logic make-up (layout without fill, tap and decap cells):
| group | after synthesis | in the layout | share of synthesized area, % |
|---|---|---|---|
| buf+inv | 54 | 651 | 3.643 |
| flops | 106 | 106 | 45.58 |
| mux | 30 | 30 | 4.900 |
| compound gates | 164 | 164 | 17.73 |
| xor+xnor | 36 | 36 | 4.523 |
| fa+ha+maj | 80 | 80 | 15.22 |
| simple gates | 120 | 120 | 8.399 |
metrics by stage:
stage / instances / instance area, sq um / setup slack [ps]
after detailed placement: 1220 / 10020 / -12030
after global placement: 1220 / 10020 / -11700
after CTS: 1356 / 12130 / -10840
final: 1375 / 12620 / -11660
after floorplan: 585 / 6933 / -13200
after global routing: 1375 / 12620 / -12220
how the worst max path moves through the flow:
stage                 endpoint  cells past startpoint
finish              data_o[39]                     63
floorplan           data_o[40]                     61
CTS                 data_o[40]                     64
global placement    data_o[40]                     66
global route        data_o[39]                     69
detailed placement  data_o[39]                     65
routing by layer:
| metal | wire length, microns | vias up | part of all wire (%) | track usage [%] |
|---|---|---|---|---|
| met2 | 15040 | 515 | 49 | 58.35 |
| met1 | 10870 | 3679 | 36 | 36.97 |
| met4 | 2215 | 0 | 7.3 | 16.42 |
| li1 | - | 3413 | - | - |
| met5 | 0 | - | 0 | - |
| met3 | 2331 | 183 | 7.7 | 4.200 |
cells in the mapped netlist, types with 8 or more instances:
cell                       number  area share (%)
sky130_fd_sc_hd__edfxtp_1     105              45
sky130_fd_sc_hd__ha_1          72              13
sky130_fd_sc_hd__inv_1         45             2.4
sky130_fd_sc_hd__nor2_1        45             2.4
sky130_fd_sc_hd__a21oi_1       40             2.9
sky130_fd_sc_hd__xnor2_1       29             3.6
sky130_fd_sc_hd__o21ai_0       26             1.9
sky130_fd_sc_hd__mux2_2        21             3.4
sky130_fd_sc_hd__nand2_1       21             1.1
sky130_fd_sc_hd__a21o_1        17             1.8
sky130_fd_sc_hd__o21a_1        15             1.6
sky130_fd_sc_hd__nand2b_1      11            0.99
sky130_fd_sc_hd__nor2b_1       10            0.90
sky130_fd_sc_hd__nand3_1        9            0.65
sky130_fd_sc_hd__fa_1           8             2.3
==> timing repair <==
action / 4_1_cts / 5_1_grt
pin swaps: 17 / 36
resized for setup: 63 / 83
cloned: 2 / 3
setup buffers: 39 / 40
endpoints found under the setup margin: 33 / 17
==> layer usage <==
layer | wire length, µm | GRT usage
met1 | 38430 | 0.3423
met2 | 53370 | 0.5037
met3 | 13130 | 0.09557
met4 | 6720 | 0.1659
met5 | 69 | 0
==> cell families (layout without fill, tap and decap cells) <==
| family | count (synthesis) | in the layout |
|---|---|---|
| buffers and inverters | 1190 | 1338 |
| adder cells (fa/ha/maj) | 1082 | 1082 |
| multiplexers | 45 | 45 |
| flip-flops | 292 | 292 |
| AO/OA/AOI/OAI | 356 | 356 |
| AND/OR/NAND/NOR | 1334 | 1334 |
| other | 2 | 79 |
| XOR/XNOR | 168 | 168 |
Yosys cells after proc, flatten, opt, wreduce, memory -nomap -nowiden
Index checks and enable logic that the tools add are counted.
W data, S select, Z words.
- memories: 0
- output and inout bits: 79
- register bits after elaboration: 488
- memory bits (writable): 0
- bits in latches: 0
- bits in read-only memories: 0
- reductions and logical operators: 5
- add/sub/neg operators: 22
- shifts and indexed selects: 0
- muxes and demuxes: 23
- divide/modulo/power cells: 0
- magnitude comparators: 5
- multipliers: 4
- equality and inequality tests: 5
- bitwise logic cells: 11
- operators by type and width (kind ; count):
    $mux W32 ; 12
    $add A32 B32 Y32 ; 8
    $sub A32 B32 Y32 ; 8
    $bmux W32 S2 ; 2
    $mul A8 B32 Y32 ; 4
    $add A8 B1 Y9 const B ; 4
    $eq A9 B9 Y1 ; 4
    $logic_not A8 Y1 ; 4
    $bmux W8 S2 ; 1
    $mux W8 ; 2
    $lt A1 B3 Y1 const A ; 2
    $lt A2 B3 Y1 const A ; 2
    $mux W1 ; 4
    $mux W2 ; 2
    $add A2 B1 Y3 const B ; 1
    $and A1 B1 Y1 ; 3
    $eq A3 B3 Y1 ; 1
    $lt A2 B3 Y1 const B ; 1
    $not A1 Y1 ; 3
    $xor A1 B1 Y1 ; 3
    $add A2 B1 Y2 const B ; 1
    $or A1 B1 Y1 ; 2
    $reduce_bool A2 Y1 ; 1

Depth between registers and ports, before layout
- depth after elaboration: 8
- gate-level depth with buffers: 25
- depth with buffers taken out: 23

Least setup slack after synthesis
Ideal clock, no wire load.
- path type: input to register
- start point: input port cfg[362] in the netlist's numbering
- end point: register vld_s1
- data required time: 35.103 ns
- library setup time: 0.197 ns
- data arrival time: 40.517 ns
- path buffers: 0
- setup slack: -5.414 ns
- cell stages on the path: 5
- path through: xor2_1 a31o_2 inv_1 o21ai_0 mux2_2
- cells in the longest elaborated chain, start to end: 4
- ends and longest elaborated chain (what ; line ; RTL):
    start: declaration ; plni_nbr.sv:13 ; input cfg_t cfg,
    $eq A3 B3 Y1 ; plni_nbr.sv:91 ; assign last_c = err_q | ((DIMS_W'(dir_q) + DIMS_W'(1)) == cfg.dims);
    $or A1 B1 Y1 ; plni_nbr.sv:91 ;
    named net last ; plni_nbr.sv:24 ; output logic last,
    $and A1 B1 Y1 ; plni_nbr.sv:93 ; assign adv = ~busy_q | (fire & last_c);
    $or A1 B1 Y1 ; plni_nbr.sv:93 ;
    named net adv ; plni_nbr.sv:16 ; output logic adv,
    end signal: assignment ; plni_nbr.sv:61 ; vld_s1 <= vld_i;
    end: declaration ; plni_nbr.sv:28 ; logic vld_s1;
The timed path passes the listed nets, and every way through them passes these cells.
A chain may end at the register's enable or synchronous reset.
### src/halving_credit_thread_scheduler_top_macros.svh
// Assertion helpers shared by the scheduler RTL.
// Each macro expects clk and rst_n to be visible where it is used.
`ifndef HALVING_CREDIT_THREAD_SCHEDULER_TOP_MACROS_SVH
`define HALVING_CREDIT_THREAD_SCHEDULER_TOP_MACROS_SVH

`ifndef SYNTHESIS

// Same-cycle implication.
`define HCTS_ASSERT_NOW(lbl, ante, cons, msg) \
    lbl: assert property (@(posedge clk) disable iff (!rst_n) (ante) |-> (cons)) \
        else $error(msg);

// Next-cycle implication.
`define HCTS_ASSERT_NEXT(lbl, ante, cons, msg) \
    lbl: assert property (@(posedge clk) disable iff (!rst_n) (ante) |=> (cons)) \
        else $error(msg);

`else

`define HCTS_ASSERT_NOW(lbl, ante, cons, msg)
`define HCTS_ASSERT_NEXT(lbl, ante, cons, msg)

`endif

`endif

### src/hcts_pkg.sv
`timescale 1ns / 1ps

package hcts_pkg;

    localparam int THREADS_DEFAULT   = 4;
    localparam int PRIO_BITS_DEFAULT = 8;

    // Configuration port
    localparam int CFG_IDX_W  = 3;
    localparam int CFG_DATA_W = 8;
    localparam int ACT_W      = 3;
    localparam int PRIO_REGS  = 4;

    localparam logic [CFG_IDX_W-1:0] REG_ACTIVE = 3'd0;
    localparam logic [CFG_IDX_W-1:0] REG_PRIO0  = 3'd1;

    localparam logic [ACT_W-1:0] ACTIVE_RESET = 3'd1;
    localparam int               PRIO_RESET   = 5;

    // Item payload
    localparam int TID_IN_W = 2;
    localparam logic OP_SELECT = 1'b0;
    localparam logic OP_STEP   = 1'b1;

    // Per-transaction control seen by every cell
    typedef struct packed {
        logic sel_go;
        logic step_go;
        logic reload;
    } cell_ctl_t;

endpackage

### src/hcts_if.sv
`timescale 1ns / 1ps

interface hcts_item_if;
    logic                          valid;
    logic                          ready;
    logic                          op;
    logic [hcts_pkg::TID_IN_W-1:0] thread_id;

    modport source (output valid, output op, output thread_id, input ready);
    modport sink   (input valid, input op, input thread_id, output ready);
endinterface

interface hcts_result_if;
    logic                          valid;
    logic                          ready;
    logic [hcts_pkg::TID_IN_W-1:0] chosen;
    logic                          none_ready;
    logic                          slice_over;

    modport source (output valid, output chosen, output none_ready, output slice_over,
                    input ready);
    modport sink   (input valid, input chosen, input none_ready, input slice_over,
                    output ready);
endinterface

interface hcts_cfg_if;
    logic                            valid;
    logic                            ready;
    logic [hcts_pkg::CFG_IDX_W-1:0]  index;
    logic [hcts_pkg::CFG_DATA_W-1:0] data;

    modport source (output valid, output index, output data, input ready);
    modport sink   (input valid, input index, input data, output ready);
endinterface

### src/hcts_cell.sv
`timescale 1ns / 1ps

module hcts_cell #(
    parameter int CELL_ID   = 0,
    parameter int TID_W     = 2,
    parameter int PRIO_BITS = hcts_pkg::PRIO_BITS_DEFAULT
) (
    input  logic                  clk,
    input  logic                  rst_n,
    input  hcts_pkg::cell_ctl_t   ctl,
    input  logic                  active,
    input  logic                  step_hit,
    input  logic                  prio_we,
    input  logic [PRIO_BITS-1:0]  prio_wdata,
    input  logic                  found_c_in,
    input  logic [TID_W-1:0]      idx_c_in,
    input  logic                  found_p_in,
    input  logic [TID_W-1:0]      idx_p_in,
    output logic                  found_c_out,
    output logic [TID_W-1:0]      idx_c_out,
    output logic                  found_p_out,
    output logic [TID_W-1:0]      idx_p_out,
    output logic                  drained
);

    localparam logic [TID_W-1:0] MY_IDX = TID_W'(CELL_ID);

    logic [PRIO_BITS-1:0] credit_reg;
    logic [PRIO_BITS-1:0] credit_next;
    logic [PRIO_BITS-1:0] prio_reg;
    logic [PRIO_BITS-1:0] halved;
    logic                 has_credit;
    logic                 has_prio;

    assign halved     = credit_reg >> 1;
    assign has_credit = active && (credit_reg != '0);
    assign has_prio   = active && (prio_reg != '0);
    assign drained    = (halved == '0);

    // Lowest-numbered candidate wins: pass on what arrived if it is already found
    assign found_c_out = found_c_in || has_credit;
    assign idx_c_out   = found_c_in ? idx_c_in : (has_credit ? MY_IDX : idx_c_in);
    assign found_p_out = found_p_in || has_prio;
    assign idx_p_out   = found_p_in ? idx_p_in : (has_prio ? MY_IDX : idx_p_in);

    always_comb
    begin
        credit_next = credit_reg;
        if (ctl.sel_go && ctl.reload && active)
        begin
            credit_next = prio_reg;
        end
        else if (ctl.step_go && step_hit)
        begin
            credit_next = halved;
        end
    end

    always_ff @(posedge clk or negedge rst_n)
    begin
        if (!rst_n)
        begin
            credit_reg <= '0;
            prio_reg   <= PRIO_BITS'(hcts_pkg::PRIO_RESET);
        end
        else
        begin
            credit_reg <= credit_next;
            if (prio_we)
            begin
                prio_reg <= prio_wdata;
            end
        end
    end

endmodule
--- config.mk ---
export PLATFORM = sky130hd
export DESIGN_NAME = bistable_actuator_pulse_fsm
export DESIGN_NICKNAME = d
export VERILOG_FILES = /design/src/hdl/bapf_pkg.sv /design/src/hdl/bistable_actuator_pulse_fsm.sv
export VERILOG_INCLUDE_DIRS = /design/src /design/src/hdl
export SDC_FILE = /design/constraint.sdc
export NUM_CORES = 1
export LEC_CHECK = 0
export CORE_MARGIN = 1.5
export CORE_UTILIZATION = 54
export DETAILED_ROUTE_END_ITERATION = 7
export DONT_BUFFER_PORTS = 1
export PLACE_DENSITY_LB_ADDON = 0.05
export SYNTH_ARGS = -nofsm -noshare
export SYNTH_HDL_FRONTEND = slang
export SYNTH_SLANG_ARGS = --single-unit
--- constraint.sdc ---
create_clock -name clk -period 5.2 [get_ports clk]
set_input_delay 1.04 -clock clk [delete_from_list [all_inputs] [get_ports clk]]
set_output_delay 1.04 -clock clk [all_outputs]
set_load 0.02 [all_outputs]
`config.mk`:
```
export PLATFORM = sky130hd
export DESIGN_NAME = mct_fifo
export DESIGN_NICKNAME = d
export VERILOG_FILES = /design/src/hw/rtl/mct_pkg.sv /design/src/hw/rtl/mct_fifo.sv
export SDC_FILE = /design/constraint.sdc
export NUM_CORES = 1
export LEC_CHECK = 0
export BUFFER_PORTS_ARGS = -buffer_cell sky130_fd_sc_hd__buf_4
export CAP_MARGIN = 20
export CORE_MARGIN = 8
export CORE_UTILIZATION = 35
export DETAILED_ROUTE_END_ITERATION = 12
export GPL_ROUTABILITY_DRIVEN = 0
export HOLD_SLACK_MARGIN = 0.12
export SYNTH_ARGS = -nofsm -noshare
export SYNTH_HDL_FRONTEND = slang
export SYNTH_SLANG_ARGS = --single-unit
```
`constraint.sdc`:
```
create_clock -name clk -period 2.7 [get_ports clk]
set_input_delay 0.405 -clock clk [delete_from_list [all_inputs] [get_ports clk]]
set_output_delay 0.405 -clock clk [all_outputs]
set_load 0.03 [all_outputs]
```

* [Exercise goal] Reproduce each line above that contains "cells".

* [Answer section]
logic make-up (layout without fill, tap and decap cells):
stage                 endpoint  cells past startpoint
cells in the mapped netlist, types with 8 or more instances:
==> cell families (layout without fill, tap and decap cells) <==
| adder cells (fa/ha/maj) | 1082 | 1082 |
Yosys cells after proc, flatten, opt, wreduce, memory -nomap -nowiden
- divide/modulo/power cells: 0
- bitwise logic cells: 11
- cells in the longest elaborated chain, start to end: 4
The timed path passes the listed nets, and every way through them passes these cells.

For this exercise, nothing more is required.